Stored data entries
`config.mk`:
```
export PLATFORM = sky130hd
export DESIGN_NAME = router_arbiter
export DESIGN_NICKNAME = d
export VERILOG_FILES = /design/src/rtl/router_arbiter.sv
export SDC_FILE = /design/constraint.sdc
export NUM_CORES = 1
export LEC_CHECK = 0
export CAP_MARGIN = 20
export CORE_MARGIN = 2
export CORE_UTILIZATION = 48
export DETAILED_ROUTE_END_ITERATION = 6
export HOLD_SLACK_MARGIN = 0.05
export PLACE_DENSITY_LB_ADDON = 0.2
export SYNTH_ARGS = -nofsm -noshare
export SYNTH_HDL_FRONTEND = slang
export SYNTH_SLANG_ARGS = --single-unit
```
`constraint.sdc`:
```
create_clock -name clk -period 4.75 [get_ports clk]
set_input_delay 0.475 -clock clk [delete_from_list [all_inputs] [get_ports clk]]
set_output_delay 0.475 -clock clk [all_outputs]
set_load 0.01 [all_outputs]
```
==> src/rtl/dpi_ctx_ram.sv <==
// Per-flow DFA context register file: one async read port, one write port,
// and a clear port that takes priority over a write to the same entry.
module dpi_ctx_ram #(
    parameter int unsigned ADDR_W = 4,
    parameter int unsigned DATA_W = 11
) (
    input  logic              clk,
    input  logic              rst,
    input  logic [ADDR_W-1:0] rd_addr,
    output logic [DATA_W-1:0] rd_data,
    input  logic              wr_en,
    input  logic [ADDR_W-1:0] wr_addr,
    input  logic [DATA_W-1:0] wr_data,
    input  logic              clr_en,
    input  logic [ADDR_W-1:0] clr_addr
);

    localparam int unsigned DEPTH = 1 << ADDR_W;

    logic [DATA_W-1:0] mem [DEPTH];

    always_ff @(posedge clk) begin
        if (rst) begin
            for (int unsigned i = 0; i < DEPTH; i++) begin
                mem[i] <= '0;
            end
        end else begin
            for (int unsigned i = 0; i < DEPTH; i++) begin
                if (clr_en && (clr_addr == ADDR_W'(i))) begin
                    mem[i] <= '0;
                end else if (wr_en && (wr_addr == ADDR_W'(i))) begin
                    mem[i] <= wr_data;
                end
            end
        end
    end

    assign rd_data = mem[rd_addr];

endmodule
...
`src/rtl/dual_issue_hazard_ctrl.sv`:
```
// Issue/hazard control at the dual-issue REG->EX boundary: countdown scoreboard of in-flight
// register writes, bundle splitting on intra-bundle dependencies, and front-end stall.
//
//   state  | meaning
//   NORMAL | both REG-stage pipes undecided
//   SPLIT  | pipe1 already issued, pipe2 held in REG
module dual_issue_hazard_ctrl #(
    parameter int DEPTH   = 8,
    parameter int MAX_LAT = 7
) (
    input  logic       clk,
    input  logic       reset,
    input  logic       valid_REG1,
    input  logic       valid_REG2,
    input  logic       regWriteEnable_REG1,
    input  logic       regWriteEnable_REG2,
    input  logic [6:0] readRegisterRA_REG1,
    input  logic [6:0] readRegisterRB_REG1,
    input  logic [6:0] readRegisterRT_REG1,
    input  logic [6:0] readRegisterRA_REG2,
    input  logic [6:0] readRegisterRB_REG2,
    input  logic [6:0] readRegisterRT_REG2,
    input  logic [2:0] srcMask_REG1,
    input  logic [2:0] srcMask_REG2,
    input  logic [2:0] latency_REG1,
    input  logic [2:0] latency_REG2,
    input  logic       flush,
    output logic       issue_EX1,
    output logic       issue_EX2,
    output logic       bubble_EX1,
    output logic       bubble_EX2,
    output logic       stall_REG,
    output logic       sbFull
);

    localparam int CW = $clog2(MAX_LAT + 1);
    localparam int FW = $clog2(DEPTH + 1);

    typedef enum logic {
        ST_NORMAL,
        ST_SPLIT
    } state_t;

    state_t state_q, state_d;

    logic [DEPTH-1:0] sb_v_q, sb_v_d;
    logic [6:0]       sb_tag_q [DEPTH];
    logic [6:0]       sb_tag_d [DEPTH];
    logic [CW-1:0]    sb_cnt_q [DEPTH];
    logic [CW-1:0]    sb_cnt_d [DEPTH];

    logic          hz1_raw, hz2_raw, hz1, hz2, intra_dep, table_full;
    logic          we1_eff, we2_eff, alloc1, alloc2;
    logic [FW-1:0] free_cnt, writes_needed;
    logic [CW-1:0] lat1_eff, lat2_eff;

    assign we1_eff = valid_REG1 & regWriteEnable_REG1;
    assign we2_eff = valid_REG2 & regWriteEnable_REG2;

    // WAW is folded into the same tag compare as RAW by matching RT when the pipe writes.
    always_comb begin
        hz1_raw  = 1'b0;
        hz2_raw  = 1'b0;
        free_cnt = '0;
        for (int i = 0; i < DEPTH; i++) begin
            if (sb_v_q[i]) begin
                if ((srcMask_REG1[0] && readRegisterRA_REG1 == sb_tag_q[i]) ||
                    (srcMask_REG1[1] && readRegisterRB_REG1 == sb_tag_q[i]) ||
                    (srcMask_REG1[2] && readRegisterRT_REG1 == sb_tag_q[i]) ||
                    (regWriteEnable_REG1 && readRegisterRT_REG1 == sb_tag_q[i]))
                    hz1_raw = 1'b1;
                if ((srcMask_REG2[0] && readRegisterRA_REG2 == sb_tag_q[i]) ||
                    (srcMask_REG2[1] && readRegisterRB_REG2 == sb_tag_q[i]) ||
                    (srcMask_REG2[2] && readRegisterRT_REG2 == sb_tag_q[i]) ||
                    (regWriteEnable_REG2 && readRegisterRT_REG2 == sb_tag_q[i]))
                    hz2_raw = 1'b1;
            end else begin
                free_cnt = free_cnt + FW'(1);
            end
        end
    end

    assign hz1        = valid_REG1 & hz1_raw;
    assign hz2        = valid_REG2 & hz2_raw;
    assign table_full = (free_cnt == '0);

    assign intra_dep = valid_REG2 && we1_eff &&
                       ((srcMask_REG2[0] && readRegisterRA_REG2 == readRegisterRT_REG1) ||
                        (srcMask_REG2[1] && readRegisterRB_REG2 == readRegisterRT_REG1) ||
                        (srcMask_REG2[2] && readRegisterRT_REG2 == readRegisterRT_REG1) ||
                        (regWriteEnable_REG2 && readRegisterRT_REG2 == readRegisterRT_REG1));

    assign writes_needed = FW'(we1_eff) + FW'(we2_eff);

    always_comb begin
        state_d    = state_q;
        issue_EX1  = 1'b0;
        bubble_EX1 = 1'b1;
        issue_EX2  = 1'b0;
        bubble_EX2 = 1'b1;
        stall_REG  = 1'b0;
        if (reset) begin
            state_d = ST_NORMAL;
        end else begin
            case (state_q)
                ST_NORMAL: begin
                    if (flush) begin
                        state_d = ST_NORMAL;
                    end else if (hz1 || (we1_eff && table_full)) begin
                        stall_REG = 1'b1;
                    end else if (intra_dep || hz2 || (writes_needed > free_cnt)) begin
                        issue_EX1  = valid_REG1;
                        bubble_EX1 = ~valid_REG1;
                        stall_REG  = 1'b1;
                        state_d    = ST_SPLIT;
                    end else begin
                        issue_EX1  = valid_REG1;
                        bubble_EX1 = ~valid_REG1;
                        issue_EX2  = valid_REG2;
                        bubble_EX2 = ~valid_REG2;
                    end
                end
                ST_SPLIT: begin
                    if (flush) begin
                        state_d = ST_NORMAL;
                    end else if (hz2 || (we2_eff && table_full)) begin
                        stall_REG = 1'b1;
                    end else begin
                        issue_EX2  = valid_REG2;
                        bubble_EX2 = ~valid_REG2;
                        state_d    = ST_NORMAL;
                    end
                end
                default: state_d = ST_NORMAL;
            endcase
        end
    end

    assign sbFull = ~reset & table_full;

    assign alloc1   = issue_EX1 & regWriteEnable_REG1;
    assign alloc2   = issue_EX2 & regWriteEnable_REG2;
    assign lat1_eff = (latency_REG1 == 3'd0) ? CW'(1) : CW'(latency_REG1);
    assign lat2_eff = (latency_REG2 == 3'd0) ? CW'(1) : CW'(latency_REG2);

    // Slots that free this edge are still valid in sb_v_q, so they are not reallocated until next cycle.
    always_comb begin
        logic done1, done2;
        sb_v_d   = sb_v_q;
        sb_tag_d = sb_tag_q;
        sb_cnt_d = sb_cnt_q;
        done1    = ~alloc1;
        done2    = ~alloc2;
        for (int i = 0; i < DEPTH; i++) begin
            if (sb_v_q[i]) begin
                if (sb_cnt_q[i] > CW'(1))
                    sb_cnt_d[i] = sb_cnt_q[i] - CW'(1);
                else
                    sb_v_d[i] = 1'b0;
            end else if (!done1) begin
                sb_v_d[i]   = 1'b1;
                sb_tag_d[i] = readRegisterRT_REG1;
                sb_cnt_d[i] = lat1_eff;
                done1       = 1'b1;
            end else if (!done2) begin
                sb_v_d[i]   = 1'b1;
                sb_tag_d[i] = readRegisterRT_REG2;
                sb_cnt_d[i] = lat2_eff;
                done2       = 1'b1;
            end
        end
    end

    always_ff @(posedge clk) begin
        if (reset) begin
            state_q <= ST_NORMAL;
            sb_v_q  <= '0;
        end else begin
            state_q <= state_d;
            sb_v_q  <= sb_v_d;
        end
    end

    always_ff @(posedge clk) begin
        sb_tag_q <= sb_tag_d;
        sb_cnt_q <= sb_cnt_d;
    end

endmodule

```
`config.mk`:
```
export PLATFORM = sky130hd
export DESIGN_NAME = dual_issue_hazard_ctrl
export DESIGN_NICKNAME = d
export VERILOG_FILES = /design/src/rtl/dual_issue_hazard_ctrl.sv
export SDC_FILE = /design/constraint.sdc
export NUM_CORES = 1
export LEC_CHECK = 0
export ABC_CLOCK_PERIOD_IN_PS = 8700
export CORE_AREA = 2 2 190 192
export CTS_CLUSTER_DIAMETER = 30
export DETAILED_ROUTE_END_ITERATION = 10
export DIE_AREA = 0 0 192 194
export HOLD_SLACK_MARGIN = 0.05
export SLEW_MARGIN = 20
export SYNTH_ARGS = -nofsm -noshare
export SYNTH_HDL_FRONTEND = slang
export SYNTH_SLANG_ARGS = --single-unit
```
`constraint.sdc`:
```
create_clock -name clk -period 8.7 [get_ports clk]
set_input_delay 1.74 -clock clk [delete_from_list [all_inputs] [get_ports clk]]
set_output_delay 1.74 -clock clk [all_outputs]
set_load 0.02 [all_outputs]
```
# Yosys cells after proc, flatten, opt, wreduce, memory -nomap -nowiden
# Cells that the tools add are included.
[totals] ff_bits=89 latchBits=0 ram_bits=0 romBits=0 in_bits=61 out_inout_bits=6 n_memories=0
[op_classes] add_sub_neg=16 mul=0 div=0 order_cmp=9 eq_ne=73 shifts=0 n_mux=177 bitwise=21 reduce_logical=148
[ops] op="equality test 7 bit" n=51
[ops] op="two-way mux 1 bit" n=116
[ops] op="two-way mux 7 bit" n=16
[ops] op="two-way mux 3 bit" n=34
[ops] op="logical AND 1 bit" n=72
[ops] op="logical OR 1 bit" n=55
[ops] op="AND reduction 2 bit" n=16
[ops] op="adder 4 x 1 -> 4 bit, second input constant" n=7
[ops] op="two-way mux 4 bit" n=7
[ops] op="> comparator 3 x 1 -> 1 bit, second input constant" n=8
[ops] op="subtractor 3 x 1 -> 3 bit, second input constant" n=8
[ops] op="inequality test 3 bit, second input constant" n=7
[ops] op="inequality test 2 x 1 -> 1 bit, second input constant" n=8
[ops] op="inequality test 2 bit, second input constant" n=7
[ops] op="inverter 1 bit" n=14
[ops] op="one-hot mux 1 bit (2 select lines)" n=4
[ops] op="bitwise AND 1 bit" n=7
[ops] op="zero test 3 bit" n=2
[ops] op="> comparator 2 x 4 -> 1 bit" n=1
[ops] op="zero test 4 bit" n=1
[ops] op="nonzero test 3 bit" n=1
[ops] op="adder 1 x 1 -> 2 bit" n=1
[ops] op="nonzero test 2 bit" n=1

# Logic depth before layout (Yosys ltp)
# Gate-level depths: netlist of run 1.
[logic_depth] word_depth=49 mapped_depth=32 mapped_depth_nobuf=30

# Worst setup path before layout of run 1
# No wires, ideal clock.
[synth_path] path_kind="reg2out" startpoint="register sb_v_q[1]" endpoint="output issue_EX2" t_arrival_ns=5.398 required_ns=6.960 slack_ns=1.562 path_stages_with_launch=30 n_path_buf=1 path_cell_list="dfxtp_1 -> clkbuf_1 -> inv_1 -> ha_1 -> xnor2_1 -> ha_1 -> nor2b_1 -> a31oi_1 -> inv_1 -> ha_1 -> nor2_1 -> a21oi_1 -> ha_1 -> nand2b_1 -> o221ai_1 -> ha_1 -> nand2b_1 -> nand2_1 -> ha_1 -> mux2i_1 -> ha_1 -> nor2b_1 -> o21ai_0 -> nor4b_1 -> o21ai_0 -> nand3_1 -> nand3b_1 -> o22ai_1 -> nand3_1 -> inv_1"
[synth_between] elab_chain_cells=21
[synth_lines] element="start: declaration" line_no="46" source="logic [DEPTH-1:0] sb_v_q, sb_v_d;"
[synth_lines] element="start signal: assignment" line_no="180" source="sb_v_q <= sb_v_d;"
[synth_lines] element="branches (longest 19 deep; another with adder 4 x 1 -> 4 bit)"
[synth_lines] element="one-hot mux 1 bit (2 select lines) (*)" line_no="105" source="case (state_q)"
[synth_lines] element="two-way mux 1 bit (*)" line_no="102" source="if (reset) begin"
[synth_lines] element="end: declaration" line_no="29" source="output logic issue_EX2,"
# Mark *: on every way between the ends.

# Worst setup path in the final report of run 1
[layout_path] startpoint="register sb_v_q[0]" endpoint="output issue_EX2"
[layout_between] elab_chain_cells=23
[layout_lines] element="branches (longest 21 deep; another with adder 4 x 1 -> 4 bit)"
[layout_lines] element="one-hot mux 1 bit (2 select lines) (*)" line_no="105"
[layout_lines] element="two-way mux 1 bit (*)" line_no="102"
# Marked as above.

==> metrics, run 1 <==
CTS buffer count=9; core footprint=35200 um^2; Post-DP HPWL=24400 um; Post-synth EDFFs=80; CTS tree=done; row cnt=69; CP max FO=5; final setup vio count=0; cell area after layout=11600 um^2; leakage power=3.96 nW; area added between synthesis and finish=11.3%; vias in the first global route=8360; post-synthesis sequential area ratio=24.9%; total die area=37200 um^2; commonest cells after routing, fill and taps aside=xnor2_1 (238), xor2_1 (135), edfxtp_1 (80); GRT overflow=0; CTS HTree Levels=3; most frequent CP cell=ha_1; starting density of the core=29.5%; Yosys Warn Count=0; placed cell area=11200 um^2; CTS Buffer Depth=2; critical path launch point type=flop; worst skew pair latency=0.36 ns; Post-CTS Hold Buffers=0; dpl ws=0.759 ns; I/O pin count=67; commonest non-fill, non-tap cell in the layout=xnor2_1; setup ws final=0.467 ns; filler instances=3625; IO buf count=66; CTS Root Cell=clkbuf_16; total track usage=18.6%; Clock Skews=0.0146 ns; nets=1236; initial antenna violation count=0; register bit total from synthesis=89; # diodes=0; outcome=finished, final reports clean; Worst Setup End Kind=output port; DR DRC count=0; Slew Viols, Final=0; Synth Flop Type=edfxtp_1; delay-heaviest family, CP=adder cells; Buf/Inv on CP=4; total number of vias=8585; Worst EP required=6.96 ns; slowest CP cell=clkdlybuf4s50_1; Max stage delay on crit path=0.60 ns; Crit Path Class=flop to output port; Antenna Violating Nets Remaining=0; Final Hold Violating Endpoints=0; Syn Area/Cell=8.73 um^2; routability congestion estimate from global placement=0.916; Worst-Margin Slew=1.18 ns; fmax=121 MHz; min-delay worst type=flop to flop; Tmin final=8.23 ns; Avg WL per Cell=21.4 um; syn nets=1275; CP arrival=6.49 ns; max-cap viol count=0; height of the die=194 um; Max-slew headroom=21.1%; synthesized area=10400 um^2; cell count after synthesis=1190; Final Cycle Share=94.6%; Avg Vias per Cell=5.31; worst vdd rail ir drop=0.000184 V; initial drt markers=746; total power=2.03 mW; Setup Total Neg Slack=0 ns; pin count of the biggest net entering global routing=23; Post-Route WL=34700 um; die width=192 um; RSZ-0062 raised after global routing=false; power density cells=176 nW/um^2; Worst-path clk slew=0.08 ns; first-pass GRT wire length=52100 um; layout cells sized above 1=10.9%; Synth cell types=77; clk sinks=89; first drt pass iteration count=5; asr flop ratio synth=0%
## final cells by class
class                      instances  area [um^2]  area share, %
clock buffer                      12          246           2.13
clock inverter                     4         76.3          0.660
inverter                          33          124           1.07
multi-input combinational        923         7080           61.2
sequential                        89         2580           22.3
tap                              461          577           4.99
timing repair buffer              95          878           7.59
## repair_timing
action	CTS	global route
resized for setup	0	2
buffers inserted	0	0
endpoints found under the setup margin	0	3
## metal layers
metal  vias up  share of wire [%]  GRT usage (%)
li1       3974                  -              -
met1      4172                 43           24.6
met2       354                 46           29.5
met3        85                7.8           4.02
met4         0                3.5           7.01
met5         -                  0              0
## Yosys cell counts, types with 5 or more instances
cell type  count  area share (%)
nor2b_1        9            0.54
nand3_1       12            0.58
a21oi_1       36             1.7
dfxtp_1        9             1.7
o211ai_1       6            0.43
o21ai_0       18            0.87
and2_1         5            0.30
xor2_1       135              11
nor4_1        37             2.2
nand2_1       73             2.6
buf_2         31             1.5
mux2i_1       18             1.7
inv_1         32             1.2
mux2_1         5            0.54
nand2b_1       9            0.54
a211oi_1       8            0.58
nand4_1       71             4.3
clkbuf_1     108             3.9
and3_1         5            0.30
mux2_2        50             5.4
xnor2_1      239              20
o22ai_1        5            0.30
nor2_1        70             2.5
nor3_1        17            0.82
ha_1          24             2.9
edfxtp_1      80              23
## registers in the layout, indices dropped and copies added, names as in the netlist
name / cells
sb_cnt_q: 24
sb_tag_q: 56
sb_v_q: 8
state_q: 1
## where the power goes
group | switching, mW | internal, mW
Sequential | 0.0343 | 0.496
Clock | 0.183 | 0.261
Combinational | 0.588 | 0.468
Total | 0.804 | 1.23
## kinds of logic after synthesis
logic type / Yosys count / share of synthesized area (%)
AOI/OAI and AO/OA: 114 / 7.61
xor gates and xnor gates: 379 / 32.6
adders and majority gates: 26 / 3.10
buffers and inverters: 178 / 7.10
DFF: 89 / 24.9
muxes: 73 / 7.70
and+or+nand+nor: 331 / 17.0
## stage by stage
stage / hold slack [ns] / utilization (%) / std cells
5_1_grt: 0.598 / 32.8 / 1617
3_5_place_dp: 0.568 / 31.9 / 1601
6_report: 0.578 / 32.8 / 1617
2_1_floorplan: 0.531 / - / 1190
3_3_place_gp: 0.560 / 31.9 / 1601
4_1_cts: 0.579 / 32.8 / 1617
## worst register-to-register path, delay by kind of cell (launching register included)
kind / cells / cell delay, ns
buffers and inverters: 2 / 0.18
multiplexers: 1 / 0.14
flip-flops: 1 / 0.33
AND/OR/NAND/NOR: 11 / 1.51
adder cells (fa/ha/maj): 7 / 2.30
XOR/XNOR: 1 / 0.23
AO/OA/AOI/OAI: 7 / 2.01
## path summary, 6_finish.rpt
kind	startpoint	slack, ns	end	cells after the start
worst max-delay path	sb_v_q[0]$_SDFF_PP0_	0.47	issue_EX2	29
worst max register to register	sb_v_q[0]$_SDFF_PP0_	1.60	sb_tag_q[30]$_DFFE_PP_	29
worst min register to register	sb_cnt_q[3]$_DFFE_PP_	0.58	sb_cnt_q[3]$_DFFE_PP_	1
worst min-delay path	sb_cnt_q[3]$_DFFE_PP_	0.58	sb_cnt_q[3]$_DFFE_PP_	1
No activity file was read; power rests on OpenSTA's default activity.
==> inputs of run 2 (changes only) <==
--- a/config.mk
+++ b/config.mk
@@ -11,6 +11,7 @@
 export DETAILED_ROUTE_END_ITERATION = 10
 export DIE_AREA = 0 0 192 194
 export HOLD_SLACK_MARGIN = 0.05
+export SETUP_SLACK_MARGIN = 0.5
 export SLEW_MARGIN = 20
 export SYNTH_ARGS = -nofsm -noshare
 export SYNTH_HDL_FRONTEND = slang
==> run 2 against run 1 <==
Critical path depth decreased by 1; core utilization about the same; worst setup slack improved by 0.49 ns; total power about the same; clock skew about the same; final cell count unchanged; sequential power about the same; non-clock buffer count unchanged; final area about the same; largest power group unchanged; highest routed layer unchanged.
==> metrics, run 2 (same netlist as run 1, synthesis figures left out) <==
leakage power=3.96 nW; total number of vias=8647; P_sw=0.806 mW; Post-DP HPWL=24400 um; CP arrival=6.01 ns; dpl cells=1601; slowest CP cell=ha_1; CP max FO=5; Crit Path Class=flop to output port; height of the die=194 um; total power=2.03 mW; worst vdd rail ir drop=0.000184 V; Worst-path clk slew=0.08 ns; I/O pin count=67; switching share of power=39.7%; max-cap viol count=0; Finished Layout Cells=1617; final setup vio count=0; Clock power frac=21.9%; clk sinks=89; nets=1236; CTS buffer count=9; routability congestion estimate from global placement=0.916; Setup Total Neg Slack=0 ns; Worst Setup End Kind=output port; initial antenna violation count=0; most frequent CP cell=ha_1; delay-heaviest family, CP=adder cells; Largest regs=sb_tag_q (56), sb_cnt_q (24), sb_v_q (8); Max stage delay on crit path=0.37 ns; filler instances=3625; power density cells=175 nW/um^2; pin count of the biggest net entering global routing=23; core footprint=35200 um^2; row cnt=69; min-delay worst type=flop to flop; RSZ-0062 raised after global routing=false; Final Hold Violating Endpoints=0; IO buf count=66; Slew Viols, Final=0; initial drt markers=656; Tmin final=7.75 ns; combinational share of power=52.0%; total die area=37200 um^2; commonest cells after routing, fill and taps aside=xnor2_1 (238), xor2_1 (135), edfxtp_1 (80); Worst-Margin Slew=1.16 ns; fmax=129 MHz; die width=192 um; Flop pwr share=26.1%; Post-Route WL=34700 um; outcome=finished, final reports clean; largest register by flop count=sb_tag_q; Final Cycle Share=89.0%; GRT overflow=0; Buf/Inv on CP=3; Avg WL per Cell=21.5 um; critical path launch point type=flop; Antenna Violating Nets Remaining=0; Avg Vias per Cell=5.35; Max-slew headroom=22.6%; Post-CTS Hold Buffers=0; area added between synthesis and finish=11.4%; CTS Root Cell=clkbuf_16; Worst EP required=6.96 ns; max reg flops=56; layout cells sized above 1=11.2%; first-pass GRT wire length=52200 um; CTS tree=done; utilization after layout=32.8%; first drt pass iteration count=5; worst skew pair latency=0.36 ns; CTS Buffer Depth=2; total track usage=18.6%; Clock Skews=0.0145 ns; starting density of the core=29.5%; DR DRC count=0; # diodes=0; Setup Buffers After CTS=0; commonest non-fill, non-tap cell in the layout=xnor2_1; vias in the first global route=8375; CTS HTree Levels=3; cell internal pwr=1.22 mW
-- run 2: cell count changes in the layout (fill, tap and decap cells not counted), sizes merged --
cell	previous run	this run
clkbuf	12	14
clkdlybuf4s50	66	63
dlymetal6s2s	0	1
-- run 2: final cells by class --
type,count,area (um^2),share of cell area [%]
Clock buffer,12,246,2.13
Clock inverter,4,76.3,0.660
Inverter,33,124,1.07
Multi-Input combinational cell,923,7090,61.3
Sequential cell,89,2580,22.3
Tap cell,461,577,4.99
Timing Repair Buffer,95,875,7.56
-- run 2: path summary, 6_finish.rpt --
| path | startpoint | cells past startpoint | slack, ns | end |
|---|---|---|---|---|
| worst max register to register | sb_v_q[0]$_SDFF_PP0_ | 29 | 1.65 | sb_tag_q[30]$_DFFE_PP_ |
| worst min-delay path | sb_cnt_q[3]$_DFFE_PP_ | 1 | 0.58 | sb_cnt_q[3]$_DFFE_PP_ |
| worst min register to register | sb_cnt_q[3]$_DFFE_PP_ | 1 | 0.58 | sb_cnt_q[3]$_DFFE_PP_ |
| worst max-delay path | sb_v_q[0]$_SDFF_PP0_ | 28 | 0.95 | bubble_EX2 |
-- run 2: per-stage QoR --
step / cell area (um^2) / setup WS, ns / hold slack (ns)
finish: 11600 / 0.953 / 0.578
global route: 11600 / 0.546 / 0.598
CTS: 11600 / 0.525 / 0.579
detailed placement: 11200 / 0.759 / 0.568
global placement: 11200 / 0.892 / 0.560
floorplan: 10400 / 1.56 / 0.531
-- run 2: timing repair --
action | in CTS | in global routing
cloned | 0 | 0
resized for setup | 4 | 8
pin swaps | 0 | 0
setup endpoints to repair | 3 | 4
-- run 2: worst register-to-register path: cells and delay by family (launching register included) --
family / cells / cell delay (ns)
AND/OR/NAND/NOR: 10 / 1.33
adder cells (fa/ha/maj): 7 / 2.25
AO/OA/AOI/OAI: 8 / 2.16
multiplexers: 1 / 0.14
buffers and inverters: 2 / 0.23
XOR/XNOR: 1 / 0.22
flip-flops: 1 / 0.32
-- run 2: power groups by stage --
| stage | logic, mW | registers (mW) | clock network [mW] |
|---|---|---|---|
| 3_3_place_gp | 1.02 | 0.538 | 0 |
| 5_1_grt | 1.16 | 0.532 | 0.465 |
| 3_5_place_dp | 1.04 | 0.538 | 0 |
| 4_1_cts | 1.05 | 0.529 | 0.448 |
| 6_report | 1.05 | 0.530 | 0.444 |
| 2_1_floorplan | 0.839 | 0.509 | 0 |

Required action: How many of the lines above contain "branches"? Give the number by itself.

Your solution: 2